Ce mardi 10 novembre 2015 Frédéric Pauze comparaissait pour « violences en raison de la religion, en état d’ivresse et avec arme par destination ».
A la barre, costard-cravate noir et pull gris, Pauze écoute en silence le récit détaillé de l’agression qu’il a commise. Les premières insultes : « Sale bobo, le peuple aura ta peau ! » La violence des propos monte crescendo jusqu’à l’injure antisémite balancée par l’ingénieur de 37 ans :
« Sale juif, les goys relèvent la tête ! »
Quand la présidente du tribunal lui demande s’il reconnait avoir tenu de tels propos, il concède du bout des lèvres : « Ca m’arrive d’employer ce genre d’expressions quand je suis saoul… »

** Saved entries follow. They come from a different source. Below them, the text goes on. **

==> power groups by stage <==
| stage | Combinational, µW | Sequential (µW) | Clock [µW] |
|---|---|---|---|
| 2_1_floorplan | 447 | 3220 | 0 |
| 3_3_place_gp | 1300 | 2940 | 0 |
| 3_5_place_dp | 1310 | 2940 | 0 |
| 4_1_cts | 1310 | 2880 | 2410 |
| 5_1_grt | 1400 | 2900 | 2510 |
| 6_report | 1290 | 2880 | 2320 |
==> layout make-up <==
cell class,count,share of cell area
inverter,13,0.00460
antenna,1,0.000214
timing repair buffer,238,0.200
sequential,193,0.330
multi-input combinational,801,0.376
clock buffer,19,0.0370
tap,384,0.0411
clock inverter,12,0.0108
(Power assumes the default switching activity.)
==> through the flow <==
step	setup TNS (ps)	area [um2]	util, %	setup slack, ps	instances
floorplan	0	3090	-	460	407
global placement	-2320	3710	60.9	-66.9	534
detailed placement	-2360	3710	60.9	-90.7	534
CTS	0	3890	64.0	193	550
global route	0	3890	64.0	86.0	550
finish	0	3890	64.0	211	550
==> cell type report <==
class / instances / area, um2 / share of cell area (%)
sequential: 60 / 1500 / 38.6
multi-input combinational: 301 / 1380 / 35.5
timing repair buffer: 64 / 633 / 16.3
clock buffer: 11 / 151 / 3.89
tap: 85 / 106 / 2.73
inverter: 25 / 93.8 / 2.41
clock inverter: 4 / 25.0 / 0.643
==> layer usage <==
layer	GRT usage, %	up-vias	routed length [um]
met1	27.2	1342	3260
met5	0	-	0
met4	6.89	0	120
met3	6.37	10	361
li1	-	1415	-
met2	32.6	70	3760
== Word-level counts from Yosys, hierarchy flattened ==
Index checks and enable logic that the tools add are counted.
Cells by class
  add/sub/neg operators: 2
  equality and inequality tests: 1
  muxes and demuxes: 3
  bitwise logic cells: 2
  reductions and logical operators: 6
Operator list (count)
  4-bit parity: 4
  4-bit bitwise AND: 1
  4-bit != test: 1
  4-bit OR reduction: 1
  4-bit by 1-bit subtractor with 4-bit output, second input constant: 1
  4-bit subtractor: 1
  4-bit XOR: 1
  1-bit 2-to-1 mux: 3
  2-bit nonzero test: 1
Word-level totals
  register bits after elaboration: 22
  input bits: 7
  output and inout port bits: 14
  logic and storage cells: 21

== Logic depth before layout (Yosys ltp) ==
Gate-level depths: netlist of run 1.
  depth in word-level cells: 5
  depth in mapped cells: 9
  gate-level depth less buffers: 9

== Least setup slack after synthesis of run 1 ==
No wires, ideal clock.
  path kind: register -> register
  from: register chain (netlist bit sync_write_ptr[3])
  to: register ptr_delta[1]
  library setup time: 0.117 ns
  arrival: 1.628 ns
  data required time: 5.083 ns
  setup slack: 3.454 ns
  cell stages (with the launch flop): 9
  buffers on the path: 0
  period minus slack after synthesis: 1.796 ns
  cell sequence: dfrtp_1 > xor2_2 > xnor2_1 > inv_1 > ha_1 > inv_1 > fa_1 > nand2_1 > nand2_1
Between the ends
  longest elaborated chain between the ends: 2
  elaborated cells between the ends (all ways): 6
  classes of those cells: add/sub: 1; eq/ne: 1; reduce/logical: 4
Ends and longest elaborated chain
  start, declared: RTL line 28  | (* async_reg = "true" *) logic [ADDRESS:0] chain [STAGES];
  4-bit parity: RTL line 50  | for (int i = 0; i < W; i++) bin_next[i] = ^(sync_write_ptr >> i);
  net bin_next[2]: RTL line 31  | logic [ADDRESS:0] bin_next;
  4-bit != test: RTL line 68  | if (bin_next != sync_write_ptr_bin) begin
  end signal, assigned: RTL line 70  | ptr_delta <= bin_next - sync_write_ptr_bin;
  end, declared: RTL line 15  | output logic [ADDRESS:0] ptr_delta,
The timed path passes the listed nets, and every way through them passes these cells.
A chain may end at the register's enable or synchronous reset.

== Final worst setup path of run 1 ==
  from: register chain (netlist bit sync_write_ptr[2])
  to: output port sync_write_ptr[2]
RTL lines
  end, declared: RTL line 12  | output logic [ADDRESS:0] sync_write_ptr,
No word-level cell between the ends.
==> config.mk <==
export PLATFORM = sky130hd
export DESIGN_NAME = stm32_bus_master
export DESIGN_NICKNAME = d
export VERILOG_FILES = /design/src/rtl/stm32_bus_master.sv
export SDC_FILE = /design/constraint.sdc
export NUM_CORES = 1
export LEC_CHECK = 0
export CORE_MARGIN = 2
export CORE_UTILIZATION = 52
export DETAILED_ROUTE_END_ITERATION = 8
export PLACE_DENSITY = 0.85
export SYNTH_ARGS = -nofsm -noshare
export SYNTH_HDL_FRONTEND = slang
export SYNTH_SLANG_ARGS = --single-unit
export TNS_END_PERCENT = 5
==> constraint.sdc <==
create_clock -name clk_in -period 3.4 [get_ports clk_in]
set_clock_uncertainty 0.05 [all_clocks]
set_input_delay 0.85 -clock clk_in [delete_from_list [all_inputs] [get_ports clk_in]]
set_output_delay 0.85 -clock clk_in [all_outputs]
set_load 0.01 [all_outputs]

Son CV souligne bien le pédigrée de l’accusé. Côté injures, il n’en est pas à son coup d’essais : août 2014, il est interpellé pour des invectives antisémites. Une affaire classée à la condition qu’il participe à un stage au mémorial de la Shoah.

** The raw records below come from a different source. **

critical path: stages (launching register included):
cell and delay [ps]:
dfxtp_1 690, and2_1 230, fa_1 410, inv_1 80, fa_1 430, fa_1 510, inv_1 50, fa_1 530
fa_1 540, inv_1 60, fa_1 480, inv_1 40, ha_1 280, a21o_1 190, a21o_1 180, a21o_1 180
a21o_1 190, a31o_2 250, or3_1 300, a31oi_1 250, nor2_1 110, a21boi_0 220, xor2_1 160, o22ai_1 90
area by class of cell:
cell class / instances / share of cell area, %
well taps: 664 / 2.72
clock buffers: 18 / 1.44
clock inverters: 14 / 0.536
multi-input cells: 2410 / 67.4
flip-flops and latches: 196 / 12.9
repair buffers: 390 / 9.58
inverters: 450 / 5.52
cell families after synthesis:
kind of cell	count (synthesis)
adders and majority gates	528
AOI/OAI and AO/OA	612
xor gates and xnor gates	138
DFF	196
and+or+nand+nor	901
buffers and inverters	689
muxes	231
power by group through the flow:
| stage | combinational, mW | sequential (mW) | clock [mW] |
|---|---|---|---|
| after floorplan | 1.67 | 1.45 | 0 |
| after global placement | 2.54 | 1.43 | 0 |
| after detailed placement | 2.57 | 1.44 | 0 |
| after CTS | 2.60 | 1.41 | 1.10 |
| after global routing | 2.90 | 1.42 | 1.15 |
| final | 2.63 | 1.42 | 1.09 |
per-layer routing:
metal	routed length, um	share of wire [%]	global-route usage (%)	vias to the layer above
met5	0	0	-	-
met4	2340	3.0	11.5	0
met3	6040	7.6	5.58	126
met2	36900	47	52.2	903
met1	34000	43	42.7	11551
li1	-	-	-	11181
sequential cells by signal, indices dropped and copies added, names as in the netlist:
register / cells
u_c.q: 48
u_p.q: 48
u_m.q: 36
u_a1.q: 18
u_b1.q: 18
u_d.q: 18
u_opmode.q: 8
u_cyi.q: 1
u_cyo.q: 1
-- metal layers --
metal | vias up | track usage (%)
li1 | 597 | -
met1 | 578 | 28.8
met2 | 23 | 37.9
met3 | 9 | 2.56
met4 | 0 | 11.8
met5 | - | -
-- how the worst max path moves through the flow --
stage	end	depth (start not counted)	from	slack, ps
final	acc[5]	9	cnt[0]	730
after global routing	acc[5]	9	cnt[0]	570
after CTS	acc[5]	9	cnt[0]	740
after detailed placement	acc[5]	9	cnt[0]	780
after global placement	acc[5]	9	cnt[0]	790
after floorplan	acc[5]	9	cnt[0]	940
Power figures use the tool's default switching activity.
<file path="src/rtl/senha_pkg.sv">
// Shared types and constants for the password-enrollment block:
// FSM state encoding, report error codes and the reserved invalid password.
package senha_pkg;

  typedef enum logic [2:0] {
    S_IDLE   = 3'd0,
    S_SCAN   = 3'd1,
    S_WRITE  = 3'd2,
    S_CLEAR  = 3'd3,
    S_REPORT = 3'd4
  } state_t;

  localparam logic [1:0] ERR_NONE = 2'd0;
  localparam logic [1:0] ERR_DUP  = 2'd1;
  localparam logic [1:0] ERR_FULL = 2'd2;
  localparam logic [1:0] ERR_INV  = 2'd3;

  localparam logic [7:0] INVALID_SENHA = 8'h00;

endpackage

</file>
<file path="src/rtl/slot_counter.sv">
// Address counter shared by the duplicate scan and the erase sweep;
// clr takes priority over en and wraps naturally at 2**ADDR_W.
module slot_counter #(
  parameter int ADDR_W = 4
) (
  input  logic              clk,
  input  logic              reset,
  input  logic              clr,
  input  logic              en,
  output logic [ADDR_W-1:0] value
);

  logic [ADDR_W-1:0] value_reg;

  always_ff @(posedge clk or posedge reset) begin
    if (reset) begin
      value_reg <= '0;
    end else if (clr) begin
      value_reg <= '0;
    end else if (en) begin
      value_reg <= value_reg + 1'b1;
    end
  end

  assign value = value_reg;

endmodule

</file>
<file path="src/rtl/senha_writer.sv">
// Enrolls 8-bit passwords into an external slot memory, rejecting duplicates,
// a full table and the reserved 0x00 value; can also erase every slot.
module senha_writer
  import senha_pkg::*;
#(
  parameter int ADDR_W = 4,
  parameter int DEPTH  = 16
) (
  input  logic              clk,
  input  logic              reset,
  input  logic              enter,
  input  logic              clear,
  input  logic [7:0]        senha,
  input  logic [7:0]        out_mem,
  output logic [ADDR_W-1:0] addr,
  output logic [7:0]        data_mem,
  output logic              we,
  output logic              busy,
  output logic              done,
  output logic              ok,
  output logic [1:0]        err,
  output logic [ADDR_W:0]   count
);

  localparam logic [ADDR_W:0]   DEPTH_C   = (ADDR_W+1)'(DEPTH);
  localparam logic [ADDR_W:0]   ONE_C     = (ADDR_W+1)'(1);
  localparam logic [ADDR_W-1:0] LAST_ADDR = ADDR_W'(DEPTH - 1);

  state_t            state_reg, state_next;
  logic [ADDR_W:0]   count_reg;
  logic [7:0]        senha_reg;
  logic              ok_reg;
  logic [1:0]        err_reg;
  logic              rpt_ok;
  logic [1:0]        rpt_err;

  logic [ADDR_W-1:0] scan_addr;
  logic              scan_clr;
  logic              scan_en;
  logic              scan_hit;
  logic              scan_last;

  assign scan_hit  = (out_mem == senha_reg);
  assign scan_last = ({1'b0, scan_addr} == (count_reg - ONE_C));

  slot_counter #(
    .ADDR_W(ADDR_W)
  ) u_slot_counter (
    .clk   (clk),
    .reset (reset),
    .clr   (scan_clr),
    .en    (scan_en),
    .value (scan_addr)
  );

  // Scan address restarts from 0 on every pass through IDLE.
  always_comb begin
    scan_clr = 1'b0;
    scan_en  = 1'b0;
    case (state_reg)
      S_IDLE:  scan_clr = 1'b1;
      S_SCAN:  scan_en  = !scan_hit && !scan_last;
      S_CLEAR: scan_en  = 1'b1;
      default: ;
    endcase
  end

  always_ff @(posedge clk or posedge reset) begin
    if (reset) begin
      state_reg <= S_IDLE;
    end else begin
      state_reg <= state_next;
    end
  end

  always_comb begin
    state_next = state_reg;
    rpt_ok     = 1'b0;
    rpt_err    = ERR_NONE;
    case (state_reg)
      S_IDLE: begin
        if (enter) begin
          if (senha == INVALID_SENHA) begin
            state_next = S_REPORT;
            rpt_err    = ERR_INV;
          end else if (count_reg == DEPTH_C) begin
            state_next = S_REPORT;
            rpt_err    = ERR_FULL;
          end else if (count_reg != '0) begin
            state_next = S_SCAN;
          end else begin
            state_next = S_WRITE;
          end
        end else if (clear) begin
          state_next = S_CLEAR;
        end
      end
      S_SCAN: begin
        if (scan_hit) begin
          state_next = S_REPORT;
          rpt_err    = ERR_DUP;
        end else if (scan_last) begin
          state_next = S_WRITE;
        end
      end
      S_WRITE: begin
        state_next = S_REPORT;
        rpt_ok     = 1'b1;
      end
      S_CLEAR: begin
        if (scan_addr == LAST_ADDR) begin
          state_next = S_REPORT;
          rpt_ok     = 1'b1;
        end
      end
      S_REPORT: state_next = S_IDLE;
      default:  state_next = S_IDLE;
    endcase
  end

  // Report qualifiers are captured on the deciding transition and held through REPORT.
  always_ff @(posedge clk or posedge reset) begin
    if (reset) begin
      count_reg <= '0;
      senha_reg <= INVALID_SENHA;
      ok_reg    <= 1'b0;
      err_reg   <= ERR_NONE;
    end else begin
      if (state_reg == S_IDLE && enter) begin
        senha_reg <= senha;
      end
      if (state_next == S_REPORT && state_reg != S_REPORT) begin
        ok_reg  <= rpt_ok;
        err_reg <= rpt_err;
      end
      if (state_reg == S_WRITE) begin
        count_reg <= count_reg + ONE_C;
      end else if (state_reg == S_CLEAR && scan_addr == LAST_ADDR) begin
        count_reg <= '0;
      end
    end
  end

  always_comb begin
    addr     = '0;
    data_mem = 8'h00;
    we       = 1'b0;
    busy     = (state_reg != S_IDLE);
    done     = 1'b0;
    ok       = 1'b0;
    err      = ERR_NONE;
    case (state_reg)
      S_SCAN: addr = scan_addr;
      S_WRITE: begin
        addr     = count_reg[ADDR_W-1:0];
        data_mem = senha_reg;
        we       = 1'b1;
      end
      S_CLEAR: begin
        addr = scan_addr;
        we   = 1'b1;
      end
      S_REPORT: begin
        done = 1'b1;
        ok   = ok_reg;
        err  = err_reg;
      end
      default: ;
    endcase
  end

  assign count = count_reg;

endmodule

</file>
<file path="config.mk">
export PLATFORM = sky130hd
export DESIGN_NAME = senha_writer
export DESIGN_NICKNAME = d
export VERILOG_FILES = /design/src/rtl/senha_pkg.sv /design/src/rtl/slot_counter.sv /design/src/rtl/senha_writer.sv
export SDC_FILE = /design/constraint.sdc
export NUM_CORES = 1
export LEC_CHECK = 0
export CAP_MARGIN = 20
export CORE_MARGIN = 5
export CORE_UTILIZATION = 45
export CTS_CLUSTER_SIZE = 24
export DETAILED_ROUTE_END_ITERATION = 12
export PLACE_DENSITY = 0.82
export SETUP_SLACK_MARGIN = 0.05
export SYNTH_ARGS = -nofsm -noshare
export SYNTH_HDL_FRONTEND = slang
export SYNTH_SLANG_ARGS = --single-unit
</file>
<file path="constraint.sdc">
create_clock -name clk -period 5.7 [get_ports clk]
set_input_delay 0.855 -clock clk [delete_from_list [all_inputs] [get_ports clk]]
set_output_delay 0.855 -clock clk [all_outputs]
set_load 0.02 [all_outputs]
</file>
=== Word-level counts from Yosys, hierarchy flattened ===
Cells that the tools add are included.
Widths: inputs -> output; s select.

* Flip-flop bits (word level): 23
* Logic and storage cells: 61

* Add/sub/neg operators: 3
* Equality and inequality tests: 10
* Muxes and demuxes: 28
* Reductions and logical operators: 14

{| class="wikitable"
|+ Operators with widths
! cell !! count
|-
| $mux 3 || 7
|-
| $pmux 3 s4 || 1
|-
| $mux 2 || 5
|-
| $mux 5 || 2
|-
| $eq 8x8->1 || 1
|-
| $logic_not 8->1 || 1
|-
| $mux 4 || 2
|-
| $mux 8 || 1
|-
| $pmux 4 s2 || 1
|-
| $eq 3x2->1 const B || 2
|-
| $eq 3x3->1 const B || 2
|-
| $mux 1 || 6
|-
| $add 5x1->5 const B || 1
|-
| $eq 4x5->1 || 1
|-
| $eq 5x5->1 const B || 1
|-
| $reduce_bool 5->1 || 1
|-
| $sub 5x1->5 const B || 1
|-
| $add 4x1->4 const B || 1
|-
| $eq 4x4->1 const B || 1
|-
| $logic_and 1x1->1 || 4
|-
| $pmux 1 s2 || 2
|-
| $pmux 2 s2 || 1
|-
| $reduce_bool 2->1 || 2
|-
| $reduce_or 2->1 || 2
|-
| other kinds (5) || 6
|}

=== Logic depth before layout (Yosys ltp) ===
* Depth after elaboration: 8
* Depth in mapped cells: 8
* Mapped depth without buffers: 7

=== Modules after synthesis ===
Synthesis repeated with hierarchy kept, for this count alone.

* Cells, all modules: 168
* Area total of the unflattened synthesis: 1470.2 µm²

{| class="wikitable"
|+ Modules (own cells, without submodules)
! module !! instances !! cells an instance !! area an instance (µm²) !! seq. area each (µm²)
|-
| senha_writer || 1 || 151 || 1273.7 || 475.5
|-
| slot_counter || 1 || 17 || 196.4 || 100.1
|}

=== Worst setup path after synthesis ===
Ideal clock, no wire load.

* Kind: reg2out
* Start: register state_reg[1]
* End: output port addr[2]
* Data arrival time: 1.701 ns
* Path slack: 3.144 ns
* Stages on the path, launching flop included: 5
* Path buffers: 1
* Cells stage by stage: dfrtp_1 nor2b_1 nor2b_1 clkbuf_1 a22o_1

* Cells in the longest elaborated chain, start to end: 3

{| class="wikitable"
|+ Ends and longest elaborated chain
! element !! line !! RTL
|-
| from (decl) || senha_writer.sv:29 || <nowiki>state_t state_reg, state_next;</nowiki>
|-
| from (signal assigned) || senha_writer.sv:72 || <nowiki>state_reg <= state_next;</nowiki>
|-
| $eq 3x2->1 / $eq 3x1->1 (equally long branches) || senha_writer.sv:152 || <nowiki>case (state_reg)</nowiki>
|-
| $reduce_or 2->1 (no source line) || n/a ||
|-
| $pmux 4 s2 * || senha_writer.sv:152 ||
|-
| to (decl) || senha_writer.sv:15 || <nowiki>output logic [ADDR_W-1:0] addr,</nowiki>
|}

Mark *: on every way between the ends. The rest lies on a longest branch, timed or not.

=== Worst setup path in the final report ===
* Start: register state_reg[1]
* End: output port data_mem[3]

* Cells in the longest elaborated chain, start to end: 2

{| class="wikitable"
|+ Ends and longest elaborated chain
! element !! line !! RTL
|-
| $eq 3x2->1 || senha_writer.sv:152 ||
|-
| $mux 8 || senha_writer.sv:152 ||
|-
| to (decl) || senha_writer.sv:16 || <nowiki>output logic [7:0] data_mem,</nowiki>
|}

Every way passes these cells.

==> results.toml <==
[critical_path]
r2r-end = "u_slot_counter.value[1]"
endpoint_kind = "output port"
rrSetupSlack_ns = 3.54
cp.arrival_ns = 2.70
crit_end = "data_mem[3]"
cp_max_fo = 14
rr_startpoint = "count[0]"
crit_path_start_kind = "flip-flop"
ff2ff_path_depth = 7
crit_required_ns = 4.85
crit_type = "reg -> out"
startpoint = "state_reg[1]"

[finish]
final_util_pct = 59.8
area_growth_syn_to_layout_pct = 31.1
final_nets = 219
seq_area_um2 = 576
diodes = 0
largest_reg_flops = 8
layout-drive-gt1-share_pct = 8.72
multi_input_comb_area_um2 = 863
fill_cells = 284
final_cells = 241

[placement]
hpwlAfterDp_um = 2820
place_congestion = 0.843
dp_slack_ns = 2.50
dpl.cell_count = 237
portBuffers = 42

[power_and_ir_drop]
switching_power_mw = 0.403
clkPwrFrac_pct = 8.6
power_frac_seq_pct = 34.2
switching_share_pct = 44.6
vdd_ir_drop_max_uv = 211
internal_power_mw = 0.501
p_leak_nw = 0.792
power_density_nw_per_um2 = 460
power_frac_comb_pct = 57.2

[sta]
fin_crit_sh_pct = 62.4
final.setup.worst_slack_ns = 2.14
hold_viol = 0
rsz0062_at_grt = "false"
slew-limit-headroom_pct = 39.8
slew_violations = 0
setup_viol = 0
skew_ns = 0.00316
finalCriticalPeriod_ns = 3.56
tightest_slew_ns = 0.901
setup_tns_ns = 0
timing.fmax_ghz = 0.281

[clock_tree]
post_cts_buffers = 0
cts_tree = "yes"
hold_buffers = 0
cts_resized = 0
cts_inserted_buffers = 3
clk_pin_slew_ns = 0.13
h-tree-depth = 1
cts_sinks = 23
clk_latency_ns = 0.31
cts_buffer_depth = 2
cts_root_buf = "clkbuf_4"

[route]
wl_um = 3640
postRouteAntennaNets = 0
drtIter0Drc = 77
vias = 1319
post_drt_wl_per_cell_um = 15.1
dr.pass1.iters = 4
drcViolationCount = 0
routed_via_density = 5.47

[logic_synthesis]
synth_top_family_by_area = "simple AND/OR/NAND/NOR gates"
synth_cell_type_count = 43
yosys.area_share.adder_pct = 2.50
yosysSeqAreaShare_pct = 38.4
syn_area_um2 = 1500
synthSimpleGateAreaFrac_pct = 26.2
synthArstFlopShare_pct = 100
syn_avg_cell_area_um2 = 9.67
synth_xor_area_share_pct = 7.60
synth_mux_area_share_pct = 7.35
syn_nets = 178
synth-compound-area-share_pct = 13.9
yosysWarningCount = 0
syn_inst = 155
synth_ff_type = "dfrtp_1"
synth-edff-count = 0
synth.ff_latch_count = 23

[grt]
grt_first_pass_wirelength_um = 6130
antenna_found_initial = 0
grt_max_degree = 24
grt_overflow = 0
grt_use_total_pct = 17.6
grt_pass1_vias = 1364

[die]
start_util_pct = 45.6
die_x_um = 67.7
dieArea_um2 = 4590
coreArea_um2 = 3280
die_y_um = 67.7
rows = 21
pin_count = 43

[run]
drv_cap = 0

[min_path]
hp-class = "reg -> reg"
holdPathStages = 1

[outcome]
status = "complete, no violations"
metrics by stage:
step                      total power, mW  hold WS, ns  cell area [µm²]
after floorplan                     0.663        0.474             1500
after global placement              0.804        0.492             1940
after detailed placement            0.830        0.495             1940
after CTS                           0.908        0.527             1970
after global routing                0.972        0.545             1970
final                               0.904        0.522             1970
routing by layer:
metal,global-route usage [%],wire length [µm]
met2,30.9,1850
met4,4.81,19
met1,21.2,1480
met5,0,0
met3,4.33,291
worst min-delay path by stage:
stage,slack [ns],from,endpoint
finish,0.52,err_reg[1],err_reg[1]
global route,0.55,err_reg[1],err_reg[1]
CTS,0.53,err_reg[1],err_reg[1]
detailed placement,0.49,err_reg[1],err_reg[1]
global placement,0.49,err_reg[1],err_reg[1]
floorplan,0.47,err_reg[1],err_reg[1]
synth_stat cells, drive strengths merged, types with 4 or more instances:
master	instances	area, µm²
dfrtp	23	576
nand2	16	60.1
and2	13	81.3
o21ai	13	65.1
xnor2	10	87.6
mux2	8	90.1
inv	6	22.5
nand3	6	30.0
a22o	4	36.3
buf	4	28.8
nor2	4	15.0
nor2b	4	25.0
nor3	4	20.0
power by group through the flow:
stage	sequential, mW	combinational [mW]	clock (mW)
final	0.309	0.517	0.0782
after global routing	0.321	0.568	0.0823
after CTS	0.308	0.521	0.0793
after detailed placement	0.311	0.519	0
after global placement	0.306	0.498	0
after floorplan	0.288	0.374	0
critical path, cell delays in order, from the launching register on:
cell and delay [ns]:
dfrtp_1 0.45, nor2b_1 0.34, nor2b_1 0.75, and2_1 0.23, clkdlybuf4s50_1 0.62
cells by family (layout without fill, tap and decap cells):
family / Yosys count / in the layout
AOI/OAI and AO/OA: 29 / 29
buffers and inverters: 12 / 52
muxes: 10 / 10
DFF: 23 / 23
adders and majority gates: 3 / 3
and+or+nand+nor: 65 / 65
xor gates and xnor gates: 13 / 13
placed cells by master, fill, tap and decap left out, types with 2 or more instances in the layout:
cell             synthesis  layout
xor2_1                   3       3
a31oi_1                  2       2
nand3_1                  6       6
a21oi_1                  2       2
or4_1                    2       2
nor2b_1                  4       4
dfrtp_1                 23      23
ha_1                     3       3
o21ai_0                 13      13
and2_1                  13      13
mux2_2                   8       8
nor2_1                   4       4
a211oi_1                 2       2
nand4_1                  3       3
nand2b_1                 2       2
clkbuf_4                 0       3
and4_1                   2       2
xnor2_1                 10      10
nand2_1                 16      16
inv_1                    6       6
a22o_1                   3       3
nor3_1                   4       4
mux2i_1                  2       2
clkdlybuf4s50_1          0      42
cell type report:
type | instances | area share, %
Inverter | 6 | 1.15
Clock buffer | 4 | 1.34
Multi-Input combinational cell | 120 | 43.9
Timing Repair Buffer | 42 | 21.4
Sequential cell | 23 | 29.3
Tap cell | 46 | 2.93
No activity file was read; power rests on OpenSTA's default activity.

Pauze s’exécute, sans pour autant tourner le dos à cette idéologie. Et sur « sur le bureau de la chambre », trône toujours une tasse à l’effigie d’Adolf Hitler et quelques ouvrages consacrés au troisième Reich. Sa compagne, interrogée par la police, reconnaît également qu’il a, un temps, possédé un drapeau nazi.
Sa présence dans le quartier de résidence de notre éditeur ? Un rendez-vous manqué avec un ami, comme lui, ancien militant Front National.